RISK FACTORS: Various health conditions, a particular lifestyle, age, and family history can increase someone’s risk for heart disease and heart attack. High blood pressure, high cholesterol, and smoking are three key risk factors for heart disease and about half of all Americans have at least one of these three risk factors. Obesity is another rising risk factor. Researchers at the University of Glasgow in Scotland found obesity is a risk factor for fatal heart attacks even for people who do not have the conditions normally associated with cardiovascular disease, such as diabetes and high blood pressure. Jennifer Logue, MD, of the University of Glasgow, and a researcher in the study, said, “Obese, middle-aged men have a 60 percent increased risk of dying from a heart attack than non-obese middle-aged men, even after we cancel out any of the effects of cholesterol, blood pressure, and other cardiovascular risk factors.”

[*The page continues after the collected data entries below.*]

### src/sv/assert_macros.svh
// Assertion macros shared by the predictor RTL
`ifndef ASSERT_MACROS_SVH
`define ASSERT_MACROS_SVH

// Check a property on every clock edge outside reset
`define SVPQ_ASSERT(lbl, prop, msg) \
  lbl: assert property (@(posedge clk) disable iff (!rst_n) prop) else $error(msg);

// Check a property on every clock edge, reset included
`define SVPQ_ASSERT_NR(lbl, prop, msg) \
  lbl: assert property (@(posedge clk) prop) else $error(msg);

`endif

### src/sv/svpq_pkg.sv
// Types, constants and helper functions of the stride value predictor
`timescale 1ns / 1ps
`default_nettype none
package svpq_pkg;
  localparam int IDX_W      = 10;
  localparam int TBL_DEPTH  = 1 << IDX_W;
  localparam int Q_DEPTH    = 256;
  localparam int Q_W        = 8;
  localparam int TAG_W      = 48;
  localparam logic [8:0] INST_MAX = 9'd511;

  localparam logic [2:0] REQ_ENQ   = 3'd0;
  localparam logic [2:0] REQ_PRED  = 3'd1;
  localparam logic [2:0] REQ_TRAIN = 3'd2;
  localparam logic [2:0] REQ_RBACK = 3'd3;
  localparam logic [2:0] REQ_SQ    = 3'd4;

  localparam logic [2:0] CFG_CONF_MAX = 3'd0;
  localparam logic [2:0] CFG_CONF_INC = 3'd1;
  localparam logic [2:0] CFG_CONF_DEC = 3'd2;
  localparam logic [2:0] CFG_SRL      = 3'd3;
  localparam logic [2:0] CFG_ERL      = 3'd4;
  localparam logic [2:0] CFG_TAG_W    = 3'd5;

  localparam logic [1:0] HIT_MISS = 2'd0;
  localparam logic [1:0] HIT_UNC  = 2'd1;
  localparam logic [1:0] HIT_CONF = 2'd2;

  typedef struct packed {
    logic [4:0] conf_max;
    logic [4:0] conf_inc;
    logic [4:0] conf_dec;
    logic [4:0] stride_replace_limit;
    logic [4:0] entry_replace_limit;
    logic [5:0] tag_width;
  } cfg_t;

  typedef struct packed {
    logic [TAG_W-1:0] tag;
    logic [63:0]      last;
    logic [63:0]      stride;
    logic [4:0]       conf;
  } entry_t;

  function automatic logic [IDX_W-1:0] idx_of(input logic [63:0] pc);
    return pc[2 +: IDX_W];
  endfunction

  function automatic logic [TAG_W-1:0] tag_of(input logic [63:0] pc, input logic [5:0] tw);
    logic [5:0]       w;
    logic [TAG_W-1:0] m;
    w = (tw > 6'd48) ? 6'd48 : tw;
    m = ~({TAG_W{1'b1}} << w);
    return pc[2 + IDX_W +: TAG_W] & m;
  endfunction
endpackage
`default_nettype wire

### src/sv/svpq_upd.sv
// Entry update unit: stride and confidence training on a tag hit
`timescale 1ns / 1ps
`default_nettype none
module svpq_upd import svpq_pkg::*; (
  input  wire entry_t      ent,
  input  wire logic [63:0] value,
  input  wire cfg_t        cfg,
  output entry_t           upd
);
  logic [63:0] ns;
  logic [5:0]  csum;

  always_comb begin
    ns   = value - ent.last;
    csum = {1'b0, ent.conf} + {1'b0, cfg.conf_inc};
    upd  = ent;
    upd.last = value;
    if (ent.stride == ns) begin
      upd.conf = (csum < {1'b0, cfg.conf_max}) ? csum[4:0] : cfg.conf_max;
    end else begin
      if (ent.conf <= cfg.stride_replace_limit) begin
        upd.stride = ns;
      end
      // drop to zero on a zero step or when the step would underflow
      if (cfg.conf_dec == 5'd0 || ent.conf <= cfg.conf_dec) begin
        upd.conf = 5'd0;
      end else begin
        upd.conf = ent.conf - cfg.conf_dec;
      end
    end
  end
endmodule
`default_nettype wire

### config.mk
export PLATFORM = sky130hd
export DESIGN_NAME = svpq_upd
export DESIGN_NICKNAME = d
export VERILOG_FILES = /design/src/sv/assert_macros.svh /design/src/sv/svpq_pkg.sv /design/src/sv/svpq_upd.sv
export SDC_FILE = /design/constraint.sdc
export NUM_CORES = 1
export LEC_CHECK = 0
export ABC_AREA = 1
export BUFFER_PORTS_ARGS = -buffer_cell sky130_fd_sc_hd__buf_2
export CAP_MARGIN = 20
export CORE_MARGIN = 5
export CORE_UTILIZATION = 35
export DETAILED_ROUTE_END_ITERATION = 10
export SYNTH_ARGS = -nofsm -noshare
export SYNTH_HDL_FRONTEND = slang
export SYNTH_SLANG_ARGS = --single-unit
### constraint.sdc
create_clock -name vclk -period 6.4
set_input_delay 0.32 -clock vclk [all_inputs]
set_output_delay 0.32 -clock vclk [all_outputs]
set_load 0.02 [all_outputs]
After elaboration in Yosys (flattened, before gate mapping) --
Index checks and enable logic that the tools add are counted.
Operators by class: add/subtract/negate cells 3, magnitude comparators 3, eq/ne operators 1, mux-type cells 5, reductions and logical operators 2
Operator list (number):
- 64-bit 2-to-1 mux | 2
- 64-bit == test | 1
- 64-bit subtractor | 1
- 5-bit 2-to-1 mux | 3
- 5-bit less-or-equal comparator | 2
- 5-bit by 5-bit adder with 6-bit output | 1
- 6-bit by 5-bit less-than comparator with 1-bit output | 1
- 5-bit zero test | 1
- 5-bit subtractor | 1
- 1-bit logical OR | 1
Word-level totals: bits in registers 0, input bits 276, output and inout port bits 181, logic and storage cells 14

Depth between registers and ports, before layout --
word-level depth 4, mapped depth 24, mapped depth without buffers 24

Worst setup path before layout --
OpenSTA, ideal clock, no wires.
kind input-to-output, from in value[0], to out upd[0] in the netlist's numbering, arrival 2.556 ns, slack 3.524 ns, cell stages on the path 23, path buffers 0, cell sequence inv_1 -> ha_1 -> fa_1 -> inv_1 -> nand3_1 -> nor2_1 -> nand2_1 -> nand3_1 -> nand2_1 -> nand2_2 -> nand2_1 -> nand3_1 -> nand2_1 -> nand3_1 -> nand2_1 -> inv_1 -> nand2_1 -> nor2_1 -> nand2_1 -> nor2_4 -> nand3_4 -> nand2_1 -> nand2_1
RTL lines:
- start, declared | RTL line svpq_upd.sv:6 | input wire logic [63:0] value,
- end, declared | RTL line svpq_upd.sv:8 | output entry_t upd

==> results_dict.tcl <==
set metrics [dict create \
    place_ws_ns 2.58 \
    postCtsSetupBuffers 0 \
    min_period_ns 3.88 \
    final-max-slew-violation-count 0 \
    route.detailed.drc 0 \
    grt.total_usage 0.225 \
    hold_slack_ns 0.640 \
    wl_met2_um 17700 \
    grt_pass1_vias 11400 \
    die_area_um2 32300 \
    fill_cells 3424 \
    drtIter0Drc 699 \
    cp_slowest_cell "fa_1" \
    fin_ws_ns 2.52 \
    max_stage_delay_ns 0.41 \
    max_freq_ghz 0.258 \
    fin_tns_setup_ns 0 \
    path_class "in2out" \
    wl_met3_um 2680 \
    dpl.hpwl_um 35500 \
    overflow 0 \
    total_power_mw 1.31 \
    critPathLaunchType "input pin" \
    regArea_um2 0 \
    fin_nets 2608 \
    post-route-period-util 0.607 \
    syn_area_um2 10100 \
    io_buffer_count 350 \
    drive_above_1_share 0.207 \
    synthCells 2017 \
    grt_max_degree 66 \
    cts_hold_buf 0 \
    synth.distinct_cells 37 \
    power_density_nw_per_um2 115 \
    grt_pass1_wl_um 59100 \
    relSlewSlack 0.574 \
    via_count 12100 \
    ant_nets 0 \
    seq_cell_count 0 \
    syn_area_per_cell_um2 4.99 \
    critPathRequiredTime_ns 6.08 \
    setup_viol 0 \
    placementRows 62 \
    worst_path_most_repeated_cell "nand2_1" \
    ys_seq_area_frac 0 \
    status "complete, no violations" \
    ir_drop_mv 0.0595 \
    arrival_ns 3.56 \
    hold_viol_final 0 \
    antenna_found_initial 3 \
    pin_count 457 \
    wl_met1_um 17700 \
    power_leakage_nw 7.64 \
    drv_cap 0 \
    dieHeight_um 180 \
    dpl-instance-area_um2 11400 \
    gp_congestion 0.962 \
    core_um2 28500 \
    min_path_type "in2out" \
    drt_pass1_iterations 5 \
    die_w_um 180 \
    rsz0062_at_grt "false" \
    syn_nets 2379 \
    top_layer_used "met4" \
    cts_resized 0 \
    clock_buffers 0 \
    wirelength_um 39100 \
    post_drt_wl_per_cell_um 14.9 \
    initial_utilization 0.353 \
    yosys_warnings 0 \
    viasPerCell 4.60 \
    worstMarginPinSlew_ns 0.639 \
    critPathCaptureType "output port" \
    fin_area_um2 11400 \
    areaGrowthSynthToFinish_pct 13.6 \
    cp_max_fo 6 \
]
## cells by family (layout without fill, tap and decap cells)
| family | after synthesis | count (layout) | synth area share |
|---|---|---|---|
| muxes | 2 | 2 | 0.00224 |
| adders and majority gates | 86 | 86 | 0.109 |
| AOI/OAI and AO/OA | 155 | 155 | 0.0790 |
| and+or+nand+nor | 1093 | 1093 | 0.466 |
| buffers and inverters | 617 | 844 | 0.272 |
| xor gates and xnor gates | 64 | 64 | 0.0715 |
| other | 0 | 2 | 0 |
## metal layers
layer | global-route usage | vias to the layer above
met5 | 0 | -
met2 | 0.389 | 386
met3 | 0.0329 | 73
met4 | 0.0469 | 0
li1 | - | 6388
met1 | 0.298 | 5240
## synthesized netlist by cell type
library cell | count | area (um^2)
a211oi_1 | 1 | 7.51
a21oi_1 | 84 | 420
and2_1 | 1 | 6.26
buf_1 | 3 | 11.3
buf_4 | 112 | 841
clkbuf_1 | 10 | 37.5
clkinv_1 | 7 | 26.3
fa_1 | 3 | 60.1
ha_1 | 83 | 1040
inv_1 | 468 | 1760
inv_2 | 17 | 63.8
mux2_2 | 2 | 22.5
nand2_1 | 706 | 2650
nand2_2 | 35 | 219
nand3_1 | 145 | 726
nand3_2 | 8 | 80.1
nand3_4 | 1 | 17.5
nand3b_1 | 4 | 30.0
nand3b_4 | 1 | 20.0
nand4_1 | 16 | 100
nand4_2 | 1 | 12.5
nor2_1 | 120 | 450
nor2_2 | 33 | 206
nor2_4 | 6 | 67.6
nor3_1 | 10 | 50.1
nor3_2 | 3 | 30.0
nor3_4 | 1 | 16.3
o21a_1 | 1 | 7.51
o21ai_0 | 59 | 295
o21ai_1 | 5 | 25.0
o21bai_1 | 3 | 22.5
o221ai_1 | 2 | 17.5
or2_2 | 2 | 12.5
xnor2_1 | 19 | 166
xnor3_1 | 11 | 248
xor2_1 | 33 | 289
xor2_2 | 1 | 16.3
## through the flow
step | cells | utilization
global placement | 2628 | 0.401
detailed placement | 2628 | 0.401
finish | 2630 | 0.401
floorplan | 2017 | -
global route | 2629 | 0.401
CTS | 2628 | 0.401
## final timing paths
path / slack, ns / depth (start not counted) / endpoint / start
setup / recovery: 2.52 / 25 / upd[4] / value[0]
hold / removal: 0.64 / 0 / upd[157] / ent[157]
## final cells by class
| cell class | instances | area, um^2 | share of cell area |
|---|---|---|---|
| Antenna cell | 2 | 5.00 | 0.000437 |
| Inverter | 492 | 1850 | 0.161 |
| Multi-Input combinational cell | 1400 | 7340 | 0.642 |
| Tap cell | 384 | 480 | 0.0420 |
| Timing Repair Buffer | 352 | 1770 | 0.154 |
## layout by cell type, fill, tap and decap left out, types with 2 or more instances in the layout
master    instances
o21ai_1           4
mux2_2            2
nor3_1           10
xnor2_1          19
nand4_1          16
or2_2             2
nor2_2           33
nor2_1          120
nand3b_1          4
nand3_2           8
nand2_1         706
nor2_4            6
o21bai_1          3
inv_2            17
o221ai_1          2
fa_1              3
buf_4             2
ha_1             83
xor2_1           33
o21ai_0          59
xnor3_1          11
nor3_2            3
buf_2           350
inv_1           468
nand3_1         145
nand2_2          35
diode_2           2
clkinv_1          7
a21oi_1          84
## report_power, final
group	total [mW]	internal [mW]	switching [mW]	leakage, nW
clock network	0.0000000418	0.0000000418	0	0.0000127
registers	0	0	0	0
logic	1.31	0.452	0.862	7.64
## worst max-delay path: cells and delay by family
family / cells / cell delay [ns]
adders and majority gates: 2 / 0.61
buffers and inverters: 5 / 0.44
and+or+nand+nor: 18 / 2.18
(Power assumes the default switching activity.)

BARIATRIC SURGERY TO SAVE THE HEART: Bariatric surgery has long been used for weight loss, but a new study from Cleveland Clinic reveals that the surgery could also benefit the heart. Weight loss surgery decreases a person’s risk of coronary heart disease, stroke and peripheral heart disease and a study even reported that the weight loss achieved from the surgery can help prevent the risk of death associated with stroke, hypertension and myocardial infarction. After surgery, blood pressure and cholesterol levels can return to normal, reducing these risks and improving overall well-being. However, the key to bariatric surgery is keeping the weight off to experience the long-term health benefits. Walter Cha, MD, a surgeon at Cleveland Clinic, says, “While they may have some success at first, less than 5 percent of people keep the weight off for five years or more. In fact, patients usually gain the weight back in less than a year.”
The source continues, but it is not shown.